By CHRISTIN COYNE
WILLOW PARK — A move by two Willow Park city council members to restrict the authority of the city administrator failed Tuesday night when a proposed ordinance was put to the vote.
Council members Bernard Suchocki and Dan Stalling voted for the ordinance that city staff said would limit the power of the mayor as well as the city administrator and require daily oversight of the city by council. However, without the support of council members Amy Podany, Gene Martin and Brian Thornburg, who voted against the changes, the measure failed.
“I see some problems with the way things have been going,” Suchocki told the council Tuesday night. “I think we need to restrict the activities of the city administrator.”
The proposal came months after the city council hired a new city administrator in January and, in March, amended the city code of ordinances regarding the city administrator’s qualification and responsibility requirements. Some of the same issues rejected earlier in the year by some council members while crafting the current city administrator ordinance, were proposed again by Suchocki Tuesday night.
“The city council must protect against management abuses that have occurred in the past,” Suchocki said of the rationale behind the ordinance. “This, to me, is a case of the tail wagging the dog and it should be the dog wagging the tail.”
Suchocki said he didn’t need to point out abuses in the past.
The proposed ordinance would have required the city administrator to bring the city management’s procedural changes for council approval, according to Suchocki.
“I think it’s incumbent on the city administrator, before he makes any changes to plats, to site approvals, the way the procedures are handled or even in contracts, that all those procedures come to the city council first,” Suchocki said. “This is what this is designed to do.
“I think that before the city administrator can appoint or terminate anyone he needs the approval of the city council.”
The proposed ordinance was also intended to curtail oversight of the city’s police and fire department personnel by the city administrator, as well.
“I don’t really think the city administrator really has the expertise to really get involved …” Suchocki said, whose bill would have left oversight solely with the police and fire chiefs, who have contracts with the city.
“During the first city administrator ordinance, I didn’t envision that the city administrator would have the power he has apparently assumed,” Suchocki said. “I envisioned that any changes - and I want to hear any changes, any recommendations - would come up to city council.”
Another change would have made it a city ordinance requirement for the city administrator to produce a written executive report one week prior to each regularly scheduled council meeting.
The city administrator currently provides a written monthly report to council members, though Suchocki said he wanted the report to provide additional specific information, including updates to the action item list, information on potential developers meeting with the city and a list of any contracts signed by the city.

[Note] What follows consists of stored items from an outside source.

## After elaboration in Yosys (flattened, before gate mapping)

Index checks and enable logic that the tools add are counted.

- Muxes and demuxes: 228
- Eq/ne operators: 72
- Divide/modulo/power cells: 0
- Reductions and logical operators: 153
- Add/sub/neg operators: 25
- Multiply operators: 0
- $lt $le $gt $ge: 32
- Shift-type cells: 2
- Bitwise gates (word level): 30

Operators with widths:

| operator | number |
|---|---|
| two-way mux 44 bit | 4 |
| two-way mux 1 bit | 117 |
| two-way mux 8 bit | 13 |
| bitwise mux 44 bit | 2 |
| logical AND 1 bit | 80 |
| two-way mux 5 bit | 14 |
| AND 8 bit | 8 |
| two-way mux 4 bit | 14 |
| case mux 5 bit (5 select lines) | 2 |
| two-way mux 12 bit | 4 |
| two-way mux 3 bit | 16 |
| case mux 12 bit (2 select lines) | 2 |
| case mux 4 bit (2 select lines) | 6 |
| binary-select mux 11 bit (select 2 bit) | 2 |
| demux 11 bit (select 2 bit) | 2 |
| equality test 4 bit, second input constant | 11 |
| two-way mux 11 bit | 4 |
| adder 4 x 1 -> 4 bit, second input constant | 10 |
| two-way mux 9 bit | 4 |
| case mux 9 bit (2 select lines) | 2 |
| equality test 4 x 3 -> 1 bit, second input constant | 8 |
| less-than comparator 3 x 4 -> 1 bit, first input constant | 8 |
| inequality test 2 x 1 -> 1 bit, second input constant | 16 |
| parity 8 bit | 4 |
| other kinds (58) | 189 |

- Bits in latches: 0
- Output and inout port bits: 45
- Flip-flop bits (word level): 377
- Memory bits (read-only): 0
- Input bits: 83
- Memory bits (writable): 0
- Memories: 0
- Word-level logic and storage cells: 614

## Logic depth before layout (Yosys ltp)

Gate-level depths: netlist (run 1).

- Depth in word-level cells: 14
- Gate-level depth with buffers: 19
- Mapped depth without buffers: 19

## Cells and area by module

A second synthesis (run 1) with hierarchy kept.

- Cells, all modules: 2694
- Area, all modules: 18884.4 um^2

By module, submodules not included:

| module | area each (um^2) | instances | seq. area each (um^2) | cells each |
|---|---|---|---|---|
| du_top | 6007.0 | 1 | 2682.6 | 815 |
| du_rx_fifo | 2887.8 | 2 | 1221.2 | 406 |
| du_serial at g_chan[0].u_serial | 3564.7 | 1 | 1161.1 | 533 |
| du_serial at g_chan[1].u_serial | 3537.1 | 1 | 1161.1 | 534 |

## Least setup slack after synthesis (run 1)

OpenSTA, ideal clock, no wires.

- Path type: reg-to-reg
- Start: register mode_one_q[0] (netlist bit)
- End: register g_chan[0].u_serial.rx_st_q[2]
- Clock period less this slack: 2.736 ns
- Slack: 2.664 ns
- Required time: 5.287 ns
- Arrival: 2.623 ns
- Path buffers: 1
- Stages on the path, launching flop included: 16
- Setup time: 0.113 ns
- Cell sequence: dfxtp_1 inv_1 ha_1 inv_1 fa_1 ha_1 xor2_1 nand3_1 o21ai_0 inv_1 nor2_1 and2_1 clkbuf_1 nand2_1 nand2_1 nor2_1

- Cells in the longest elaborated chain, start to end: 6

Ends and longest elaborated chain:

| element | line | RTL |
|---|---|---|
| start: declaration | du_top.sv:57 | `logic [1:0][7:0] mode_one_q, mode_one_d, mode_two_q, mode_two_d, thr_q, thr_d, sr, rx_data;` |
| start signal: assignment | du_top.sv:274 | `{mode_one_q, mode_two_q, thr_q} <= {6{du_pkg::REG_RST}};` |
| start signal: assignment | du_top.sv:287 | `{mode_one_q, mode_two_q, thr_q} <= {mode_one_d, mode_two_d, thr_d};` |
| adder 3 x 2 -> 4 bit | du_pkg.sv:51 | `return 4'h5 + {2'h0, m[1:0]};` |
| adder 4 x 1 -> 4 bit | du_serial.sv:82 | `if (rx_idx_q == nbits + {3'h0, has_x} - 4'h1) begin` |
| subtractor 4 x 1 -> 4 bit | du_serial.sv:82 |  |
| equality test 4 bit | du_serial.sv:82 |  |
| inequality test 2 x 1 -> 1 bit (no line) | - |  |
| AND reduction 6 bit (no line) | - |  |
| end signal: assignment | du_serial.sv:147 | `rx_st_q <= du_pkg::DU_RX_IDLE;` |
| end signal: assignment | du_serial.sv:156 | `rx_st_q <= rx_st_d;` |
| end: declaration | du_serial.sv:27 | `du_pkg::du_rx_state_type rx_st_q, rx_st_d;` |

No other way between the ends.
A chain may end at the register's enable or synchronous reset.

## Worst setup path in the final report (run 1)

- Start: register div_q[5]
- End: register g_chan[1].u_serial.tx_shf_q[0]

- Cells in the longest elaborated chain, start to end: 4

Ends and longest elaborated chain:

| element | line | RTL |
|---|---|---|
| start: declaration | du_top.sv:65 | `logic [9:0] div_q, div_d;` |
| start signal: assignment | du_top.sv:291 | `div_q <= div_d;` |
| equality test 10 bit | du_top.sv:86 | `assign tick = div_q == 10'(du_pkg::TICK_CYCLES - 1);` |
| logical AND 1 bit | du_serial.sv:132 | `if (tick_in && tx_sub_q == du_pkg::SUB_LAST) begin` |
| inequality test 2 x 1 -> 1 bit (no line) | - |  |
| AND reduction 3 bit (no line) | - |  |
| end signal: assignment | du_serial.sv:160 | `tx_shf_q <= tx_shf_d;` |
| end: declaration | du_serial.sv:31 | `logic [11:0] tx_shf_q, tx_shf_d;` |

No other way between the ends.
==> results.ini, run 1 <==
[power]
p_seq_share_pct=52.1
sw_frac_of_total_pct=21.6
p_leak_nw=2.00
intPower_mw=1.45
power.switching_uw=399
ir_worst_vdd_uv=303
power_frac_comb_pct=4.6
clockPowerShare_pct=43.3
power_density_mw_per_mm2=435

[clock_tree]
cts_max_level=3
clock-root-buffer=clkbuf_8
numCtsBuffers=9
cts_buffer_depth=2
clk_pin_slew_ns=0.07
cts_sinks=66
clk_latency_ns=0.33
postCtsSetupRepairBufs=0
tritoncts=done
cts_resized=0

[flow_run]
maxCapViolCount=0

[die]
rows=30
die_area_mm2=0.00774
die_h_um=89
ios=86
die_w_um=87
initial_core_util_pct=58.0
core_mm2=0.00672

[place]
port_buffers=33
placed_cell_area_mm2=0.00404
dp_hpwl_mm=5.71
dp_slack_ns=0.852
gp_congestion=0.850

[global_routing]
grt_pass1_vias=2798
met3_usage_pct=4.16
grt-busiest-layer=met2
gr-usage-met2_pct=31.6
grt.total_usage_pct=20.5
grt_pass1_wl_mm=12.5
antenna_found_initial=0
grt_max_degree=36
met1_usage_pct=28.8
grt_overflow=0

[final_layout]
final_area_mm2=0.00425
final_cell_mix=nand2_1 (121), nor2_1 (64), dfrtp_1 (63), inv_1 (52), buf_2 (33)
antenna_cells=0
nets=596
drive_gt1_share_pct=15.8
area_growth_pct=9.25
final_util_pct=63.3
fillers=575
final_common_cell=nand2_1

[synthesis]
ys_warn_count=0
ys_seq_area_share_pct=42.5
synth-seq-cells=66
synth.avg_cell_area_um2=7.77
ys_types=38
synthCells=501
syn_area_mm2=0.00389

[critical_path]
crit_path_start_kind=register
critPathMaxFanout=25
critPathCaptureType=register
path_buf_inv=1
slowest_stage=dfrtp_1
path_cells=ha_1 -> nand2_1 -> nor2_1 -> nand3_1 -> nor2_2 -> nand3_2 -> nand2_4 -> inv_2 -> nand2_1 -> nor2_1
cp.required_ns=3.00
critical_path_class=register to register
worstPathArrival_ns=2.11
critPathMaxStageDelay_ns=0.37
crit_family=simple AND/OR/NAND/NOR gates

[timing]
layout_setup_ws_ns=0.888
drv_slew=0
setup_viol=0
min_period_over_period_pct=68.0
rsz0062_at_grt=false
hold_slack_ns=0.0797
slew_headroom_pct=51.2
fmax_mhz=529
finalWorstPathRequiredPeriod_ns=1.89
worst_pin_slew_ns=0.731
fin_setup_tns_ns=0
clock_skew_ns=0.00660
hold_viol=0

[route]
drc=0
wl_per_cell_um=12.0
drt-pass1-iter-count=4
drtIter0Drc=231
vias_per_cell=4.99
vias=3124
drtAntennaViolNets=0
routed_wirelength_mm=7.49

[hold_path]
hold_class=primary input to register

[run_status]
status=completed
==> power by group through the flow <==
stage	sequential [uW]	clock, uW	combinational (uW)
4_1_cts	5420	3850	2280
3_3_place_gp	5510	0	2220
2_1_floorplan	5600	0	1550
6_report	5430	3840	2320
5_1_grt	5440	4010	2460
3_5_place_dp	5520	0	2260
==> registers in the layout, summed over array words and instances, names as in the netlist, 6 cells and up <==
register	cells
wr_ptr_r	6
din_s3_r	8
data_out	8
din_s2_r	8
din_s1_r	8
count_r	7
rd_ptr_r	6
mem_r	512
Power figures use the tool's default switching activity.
## src/pkg/trb_pkg.sv

```systemverilog
/*
 * Shared constants for the telemetry readback bank: command codes,
 * channel indices, numeric format fields and reset values.
 * Assumes the SMBus/PMBus style link sits in front of the bank.
 */
package trb_pkg;

   // ==========================================================
   // channel indices of the measurement inputs
   localparam int unsigned NUM_CH   = 7;
   localparam int unsigned NUM_PEAK = 5;   // channels 0..4 keep peaks
   localparam int unsigned CH_VIN   = 0;
   localparam int unsigned CH_VOUT  = 1;
   localparam int unsigned CH_IOUT  = 2;
   localparam int unsigned CH_TEXT  = 3;
   localparam int unsigned CH_TINT  = 4;
   localparam int unsigned CH_DUTY  = 5;
   localparam int unsigned CH_FREQ  = 6;

   // ==========================================================
   // command codes
   localparam logic [7:0] CMD_VIN       = 8'h88;
   localparam logic [7:0] CMD_VOUT      = 8'h8B;
   localparam logic [7:0] CMD_IOUT      = 8'h8C;
   localparam logic [7:0] CMD_TEXT      = 8'h8D;
   localparam logic [7:0] CMD_TINT      = 8'h8E;
   localparam logic [7:0] CMD_DUTY      = 8'h94;
   localparam logic [7:0] CMD_FREQ      = 8'h95;
   localparam logic [7:0] CMD_POUT      = 8'h96;
   localparam logic [7:0] CMD_VIN_PK    = 8'hE0;
   localparam logic [7:0] CMD_VOUT_PK   = 8'hE1;
   localparam logic [7:0] CMD_IOUT_PK   = 8'hE2;
   localparam logic [7:0] CMD_TEXT_PK   = 8'hE3;
   localparam logic [7:0] CMD_TINT_PK   = 8'hE4;
   localparam logic [7:0] CMD_PEAK_CLR  = 8'hE5;

   // ==========================================================
   // link, format and reset values
   localparam logic [6:0]        DEV_ADDR_DEFAULT = 7'h40;
   localparam logic [6:0]        DEV_ADDR_MIN     = 7'h08;
   localparam logic signed [4:0] VOUT_EXP_DEFAULT = 5'h14;  // -12
   localparam logic [15:0]       VALUE_RESET      = 16'h0000;
   localparam logic [15:0]       PEAK_EMPTY       = 16'h0000;
   localparam logic [7:0]        FILL_BYTE        = 8'h00;
   localparam logic [2:0]        LAST_BIT         = 3'h7;
   localparam logic [5:0]        EXP_BIAS         = 6'h10;
   localparam logic [1:0]        KIND_ADDR        = 2'h0;
   localparam logic [1:0]        KIND_CMD         = 2'h1;
   localparam logic [1:0]        KIND_DATA        = 2'h2;

   typedef enum {
      ST_IDLE, ST_RX, ST_ACK, ST_TX, ST_MACK, ST_HOLD
   } trb_bus_st_t;

endpackage : trb_pkg

```

## src/pkg/trb_peak_if.sv

```systemverilog
/*
 * Bundle between the bank and one peak tracker.
 * Assumes both ends run on the bank clock.
 */
interface trb_peak_if;
   logic [15:0] sample;      // new reading
   logic        sample_vld;  // reading strobe
   logic        clear;       // drop the stored peak
   logic [15:0] peak;        // stored peak word

   modport src (output sample, output sample_vld, output clear, input peak);
   modport trk (input sample, input sample_vld, input clear, output peak);
endinterface : trb_peak_if

```

## src/rtl/trb_peak_track.sv

```systemverilog
/*
 * One peak register: keeps the largest decoded reading since the last clear.
 * Assumes readings arrive as one-cycle strobes on the bank clock.
 */
module trb_peak_track #(
   parameter bit IS_UNSIGNED = 1'b0   // 1: plain unsigned word, 0: 5+11 linear
) (
   input wire logic mclk,   // bank clock
   input wire logic rst_n,  // synchronous reset, low
   trb_peak_if.trk  pk      // sample in, peak out
);

   logic [15:0] peak_ff;
   logic [15:0] nxt_peak;
   logic        have_ff;
   logic        nxt_have;

   // ==========================================================
   // decode a word to a comparable signed number
   function automatic logic signed [47:0] trb_decode(input logic [15:0] w);
      logic signed [47:0] m;
      logic [5:0]         sh;
      m  = '0;
      sh = '0;
      if (IS_UNSIGNED) begin
         m = $signed({32'h0000_0000, w});
      end else begin
         m  = 48'(signed'(w[10:0]));
         sh = 6'(signed'(w[15:11])) + trb_pkg::EXP_BIAS;   // -16..15 -> 0..31
         m  = m <<< sh;
      end
      return m;
   endfunction : trb_decode

   // ==========================================================
   // next peak: clear first, then strictly greater replaces
   always_comb begin
      nxt_peak = peak_ff;
      nxt_have = have_ff;
      if (pk.clear) begin
         nxt_peak = trb_pkg::PEAK_EMPTY;
         nxt_have = 1'b0;
      end else if (pk.sample_vld &&
                   (!have_ff || trb_decode(pk.sample) > trb_decode(peak_ff))) begin
         nxt_peak = pk.sample;
         nxt_have = 1'b1;
      end
   end

   always_ff @(posedge mclk) begin
      if (!rst_n) begin
         peak_ff <= trb_pkg::PEAK_EMPTY;
         have_ff <= 1'b0;
      end else begin
         peak_ff <= nxt_peak;
         have_ff <= nxt_have;
      end
   end

   assign pk.peak = peak_ff;
endmodule : trb_peak_track

```

## src/rtl/trb_telemetry.sv

```systemverilog
/*
 * Telemetry readback bank behind a two-wire command link: latches readings,
 * forms output power, keeps peaks and answers word reads and the peak clear.
 * Assumes readings come from on-chip logic on mclk; the link pins are async.
 */
// Behaviour
// - input voltage word read back as linear 5+11, read only
// - output voltage word read back as unsigned 16-bit linear, read only
// - output current word, computed upstream from sense and gains, read only
// - output power is product of latest correlated voltage and current, 5+11
// - external temperature word read back as linear 5+11, read only
// - internal temperature word read back as linear 5+11, read only
// - control duty cycle word read back as linear 5+11, read only
// - PLL input frequency word read back as linear 5+11, read only
// - five peak words hold highest value since clear, same format
// - write of clear command with no data empties every peak
module trb_telemetry #(
   parameter logic [6:0]        DEV_ADDR = trb_pkg::DEV_ADDR_DEFAULT,  // link address
   parameter logic signed [4:0] VOUT_EXP = trb_pkg::VOUT_EXP_DEFAULT   // output voltage exponent
) (
   input  wire logic                                 mclk,      // bank clock 10 MHz
   input  wire logic                                 rst_n,     // synchronous reset, low
   input  wire logic                                 link_scl,  // link clock pin
   input  wire logic                                 link_sda,  // link data pin level
   output wire logic                                 sda_level, // link data level, always low
   output wire logic                                 sda_oe_n,  // low while pulling data low
   input  wire logic [trb_pkg::NUM_CH-1:0][15:0]     meas_val,  // readings
   input  wire logic [trb_pkg::NUM_CH-1:0]           meas_vld   // reading strobes
);

   if (DEV_ADDR < trb_pkg::DEV_ADDR_MIN) begin : g_chk
      $error("link address falls in the reserved range");
   end

   // ==========================================================
   // pin synchronisers; the first stage feeds only the second
   logic scl_m_ff, scl_s_ff, scl_q_ff, sda_m_ff, sda_s_ff, sda_q_ff;
   logic rise, fall, start_ev, stop_ev;

   always_ff @(posedge mclk) begin
      if (!rst_n) begin
         scl_m_ff <= 1'b1;
         scl_s_ff <= 1'b1;
         scl_q_ff <= 1'b1;
         sda_m_ff <= 1'b1;
         sda_s_ff <= 1'b1;
         sda_q_ff <= 1'b1;
      end else begin
         scl_m_ff <= link_scl;
         scl_s_ff <= scl_m_ff;
         scl_q_ff <= scl_s_ff;
         sda_m_ff <= link_sda;
         sda_s_ff <= sda_m_ff;
         sda_q_ff <= sda_s_ff;
      end
   end

   // edges and framing conditions, seen in the same cycle the second stage takes the new level
   assign rise     = scl_s_ff && !scl_q_ff;
   assign fall     = !scl_s_ff && scl_q_ff;
   assign start_ev = scl_s_ff && scl_q_ff && sda_q_ff && !sda_s_ff;
   assign stop_ev  = scl_s_ff && scl_q_ff && !sda_q_ff && sda_s_ff;

   // ==========================================================
   // readings and output power
   logic [15:0] val_ff [trb_pkg::NUM_CH];
   logic [15:0] nxt_val [trb_pkg::NUM_CH];
   logic [15:0] pout_ff, nxt_pout;
   logic [15:0] vout_now;

   // linear power word from unsigned voltage and 5+11 current
   function automatic logic [15:0] trb_power(input logic [15:0] v, input logic [15:0] i);
      logic signed [27:0] p;
      logic signed [6:0]  e;
      p = 28'(signed'({1'b0, v}) * signed'(i[10:0]));
      e = 7'(VOUT_EXP) + 7'(signed'(i[15:11]));
      // shift until the mantissa fits 11 bits and the exponent fits 5
      for (int k = 0; k < 20; k++) begin
         if (p > 28'sh00003FF || p < -28'sh0000400 || e < -7'sh10) begin
            p = p >>> 1;
            e = e + 7'sh01;
         end
      end
      if (e > 7'sh0F) begin   // saturate rather than wrap on overflow
         p = (p < 0) ? -28'sh0000400 : 28'sh00003FF;
         e = 7'sh0F;
      end
      return {e[4:0], p[10:0]};
   endfunction : trb_power

   // latch each reading on its strobe; power follows each current strobe
   always_comb begin
      for (int c = 0; c < trb_pkg::NUM_CH; c++) begin
         nxt_val[c] = meas_vld[c] ? meas_val[c] : val_ff[c];
      end
      // a voltage strobe in the same cycle is the more recent one
      vout_now = meas_vld[trb_pkg::CH_VOUT] ? meas_val[trb_pkg::CH_VOUT] : val_ff[trb_pkg::CH_VOUT];
      nxt_pout = pout_ff;
      if (meas_vld[trb_pkg::CH_IOUT]) begin
         nxt_pout = trb_power(vout_now, meas_val[trb_pkg::CH_IOUT]);
      end
   end

   always_ff @(posedge mclk) begin
      if (!rst_n) begin
         for (int c = 0; c < trb_pkg::NUM_CH; c++) begin
            val_ff[c] <= trb_pkg::VALUE_RESET;
         end
         pout_ff <= trb_pkg::VALUE_RESET;
      end else begin
         val_ff  <= nxt_val;
         pout_ff <= nxt_pout;
      end
   end

   // ==========================================================
   // peak trackers
   logic        clr_ff, nxt_clr;
   logic [15:0] peak_w [trb_pkg::NUM_PEAK];

   for (genvar g = 0; g < trb_pkg::NUM_PEAK; g++) begin : g_pk
      trb_peak_if pk_if ();
      assign pk_if.sample     = meas_val[g];
      assign pk_if.sample_vld = meas_vld[g];
      assign pk_if.clear      = clr_ff;
      assign peak_w[g]        = pk_if.peak;
      trb_peak_track #(
         .IS_UNSIGNED (g == trb_pkg::CH_VOUT)
      ) u_trk (
         .mclk  (mclk),
         .rst_n (rst_n),
         .pk    (pk_if.trk)
      );
   end

   // ==========================================================
   // command decode
   logic [15:0] rd_word;
   logic        cmd_known;
   logic [7:0]  cmd_ff, nxt_cmd;

   always_comb begin
      cmd_known = 1'b1;
      rd_word   = trb_pkg::VALUE_RESET;
      case (cmd_ff)
         trb_pkg::CMD_VIN:      rd_word = val_ff[trb_pkg::CH_VIN];
         trb_pkg::CMD_VOUT:     rd_word = val_ff[trb_pkg::CH_VOUT];
         trb_pkg::CMD_IOUT:     rd_word = val_ff[trb_pkg::CH_IOUT];
         trb_pkg::CMD_POUT:     rd_word = pout_ff;
         trb_pkg::CMD_TEXT:     rd_word = val_ff[trb_pkg::CH_TEXT];
         trb_pkg::CMD_TINT:     rd_word = val_ff[trb_pkg::CH_TINT];
         trb_pkg::CMD_DUTY:     rd_word = val_ff[trb_pkg::CH_DUTY];
         trb_pkg::CMD_FREQ:     rd_word = val_ff[trb_pkg::CH_FREQ];
         trb_pkg::CMD_VIN_PK:   rd_word = peak_w[trb_pkg::CH_VIN];
         trb_pkg::CMD_VOUT_PK:  rd_word = peak_w[trb_pkg::CH_VOUT];
         trb_pkg::CMD_IOUT_PK:  rd_word = peak_w[trb_pkg::CH_IOUT];
         trb_pkg::CMD_TEXT_PK:  rd_word = peak_w[trb_pkg::CH_TEXT];
         trb_pkg::CMD_TINT_PK:  rd_word = peak_w[trb_pkg::CH_TINT];
         trb_pkg::CMD_PEAK_CLR: rd_word = trb_pkg::VALUE_RESET;
         default:               cmd_known = 1'b0;
      endcase
   end

   // ==========================================================
   // link byte engine
   trb_pkg::trb_bus_st_t st_ff, nxt_st;
   logic [2:0]  bit_ff, nxt_bit;
   logic [7:0]  shr_ff, nxt_shr, txsh_ff, nxt_txsh, rx_byte, tx_next;
   logic [1:0]  kind_ff, nxt_kind;
   logic        rd_ff, nxt_rd, ok_ff, nxt_ok, ackon_ff, nxt_ackon;
   logic        txhi_ff, nxt_txhi, mack_ff, nxt_mack, drv_ff, nxt_drv, data_ff, nxt_data;
   logic [15:0] txw_ff, nxt_txw;
   logic        oe_n_ff;   // pin enable copy, so the output leaves a flop with no inverter behind it

   // bits are taken on clock rise and driven after clock fall
   always_comb begin
      nxt_st = st_ff;     nxt_bit = bit_ff;     nxt_shr = shr_ff;   nxt_txsh = txsh_ff;
      nxt_kind = kind_ff; nxt_rd = rd_ff;       nxt_ok = ok_ff;     nxt_ackon = ackon_ff;
      nxt_txhi = txhi_ff; nxt_mack = mack_ff;   nxt_drv = drv_ff;   nxt_data = data_ff;
      nxt_txw = txw_ff;   nxt_cmd = cmd_ff;     nxt_clr = 1'b0;
      rx_byte = {shr_ff[6:0], sda_s_ff};
      tx_next = txhi_ff ? trb_pkg::FILL_BYTE : txw_ff[15:8];
      if (stop_ev) begin
         // send-byte clear: addressed write, command taken, no data byte
         if (st_ff == trb_pkg::ST_RX && kind_ff == trb_pkg::KIND_DATA && !rd_ff && !data_ff &&
             cmd_ff == trb_pkg::CMD_PEAK_CLR) begin
            nxt_clr = 1'b1;
         end
         nxt_st  = trb_pkg::ST_IDLE;
         nxt_drv = 1'b0;
         nxt_ok  = 1'b0;
      end else if (start_ev) begin
         // a repeated start keeps the command for the read phase
         nxt_st   = trb_pkg::ST_RX;
         nxt_bit  = 3'h0;
         nxt_kind = trb_pkg::KIND_ADDR;
         nxt_drv  = 1'b0;
         nxt_data = 1'b0;
      end else begin
         case (st_ff)
            trb_pkg::ST_RX: begin
               if (rise) begin
                  nxt_shr = rx_byte;
                  nxt_bit = bit_ff + 3'h1;
                  if (bit_ff == trb_pkg::LAST_BIT) begin
                     nxt_st = trb_pkg::ST_HOLD;   // unanswered bytes are left unacknowledged
                     case (kind_ff)
                        trb_pkg::KIND_ADDR: begin
                           if (rx_byte[7:1] == DEV_ADDR && (!rx_byte[0] || ok_ff)) begin
                              nxt_st   = trb_pkg::ST_ACK;
                              nxt_rd   = rx_byte[0];
                              nxt_kind = trb_pkg::KIND_CMD;
                              nxt_txw  = rd_word;    // word frozen at the read address
                              nxt_txhi = 1'b0;
                           end
                        end
                        trb_pkg::KIND_CMD: begin
                           nxt_cmd = rx_byte;
                           nxt_ok  = 1'b1;
                           nxt_st  = trb_pkg::ST_ACK;
                           nxt_kind = trb_pkg::KIND_DATA;
                        end
                        default: nxt_data = 1'b1;   // all commands here are data-less writes
                     endcase
                  end
               end
            end
            trb_pkg::ST_ACK: begin
               if (fall && !ackon_ff) begin
                  nxt_ackon = 1'b1;
                  nxt_drv   = 1'b1;
               end else if (fall) begin
                  nxt_ackon = 1'b0;
                  nxt_bit   = 3'h0;
                  nxt_st    = rd_ff ? trb_pkg::ST_TX : trb_pkg::ST_RX;
                  nxt_txsh  = txw_ff[7:0];             // low byte first
                  nxt_drv   = rd_ff && !txw_ff[7];
               end
            end
            trb_pkg::ST_TX: begin
               if (fall) begin
                  nxt_bit  = bit_ff + 3'h1;
                  nxt_txsh = {txsh_ff[6:0], 1'b0};
                  nxt_drv  = !txsh_ff[6];
                  if (bit_ff == trb_pkg::LAST_BIT) begin
                     nxt_st  = trb_pkg::ST_MACK;
                     nxt_drv = 1'b0;
                  end
               end
            end
            trb_pkg::ST_MACK: begin
               if (rise) begin
                  nxt_mack = !sda_s_ff;
               end else if (fall && mack_ff) begin
                  nxt_st   = trb_pkg::ST_TX;
                  nxt_bit  = 3'h0;
                  nxt_txsh = tx_next;
                  nxt_drv  = !tx_next[7];
                  nxt_txhi = 1'b1;
               end else if (fall) begin
                  nxt_st = trb_pkg::ST_HOLD;
               end
            end
            default: ;   // idle and hold wait for the next start or stop
         endcase
      end
      if (!cmd_known && kind_ff == trb_pkg::KIND_DATA && st_ff == trb_pkg::ST_ACK && !ackon_ff) begin
         nxt_st = trb_pkg::ST_HOLD;   // unknown command is not acknowledged
         nxt_ok = 1'b0;
      end
   end

   always_ff @(posedge mclk) begin
      if (!rst_n) begin
         st_ff <= trb_pkg::ST_IDLE;
         bit_ff <= 3'h0;     shr_ff <= 8'h00;   txsh_ff <= 8'h00;  kind_ff <= trb_pkg::KIND_ADDR;
         rd_ff <= 1'b0;      ok_ff <= 1'b0;     ackon_ff <= 1'b0;  txhi_ff <= 1'b0;
         mack_ff <= 1'b0;    drv_ff <= 1'b0;    data_ff <= 1'b0;   txw_ff <= 16'h0000;
         cmd_ff <= 8'h00;    clr_ff <= 1'b0;
         oe_n_ff <= 1'b1;
      end else begin
         st_ff <= nxt_st;
         bit_ff <= nxt_bit;  shr_ff <= nxt_shr; txsh_ff <= nxt_txsh; kind_ff <= nxt_kind;
         rd_ff <= nxt_rd;    ok_ff <= nxt_ok;   ackon_ff <= nxt_ackon; txhi_ff <= nxt_txhi;
         mack_ff <= nxt_mack; drv_ff <= nxt_drv; data_ff <= nxt_data; txw_ff <= nxt_txw;
         cmd_ff <= nxt_cmd;  clr_ff <= nxt_clr;
         oe_n_ff <= !nxt_drv;
      end
   end

   // open-drain: the data level is always low, the enable does the work
   assign sda_level = 1'b0;
   assign sda_oe_n  = oe_n_ff;
endmodule : trb_telemetry

```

The proposed ordinance would also have allowed any elected official to interview any department supervisor and perform on site inspections without going through the city administrator, something the mayor and several council members expressed concern about when Suchocki made the proposal earlier in the year.
There was no discussion of the ordinance by those who opposed it Tuesday night.
However, City Administrator Matt Shaffstall weighed in on a draft of the proposed ordinance in a June memo to the council.
“The role of the city administrator is to oversee the day-to-day operations of the city and carry out the city council’s goals and objectives,” Shaffstall wrote. “The proposed changes weaken the city administrator’s ability to carry out the assigned duties and keep the city running smoothly.”
“The proposed changes in this ordinance constitute a unilateral change in the form of government, curtailing the powers of the chief executive officer and administrative officer, while increasing the powers of the city council,” Shaffstall wrote.
He believed the changes would, in effect, require the council to approve every action by the city administrator and, though he would have the ability to hire and fire staff, he would be unable to provide staff with direction, requiring daily council meetings.
“The proposed changes strip the mayor and city administrator of nearly all functions and authority,” Shaffstall wrote. “The proposed changes reassert the mayor as the chief executive officer, but then impose on the executive officer’s ability to give direction to the chief administrative officer, while stripping both offices of the ability to execute city policy. This simply isn’t a workable form of government.”
The city would be better served by working on a home rule charter so that when the city’s population reaches 5,000, the issue can be put before voters and, if approved, would give the city more rights and powers than are allowed general law cities under state law, Shaffstall said.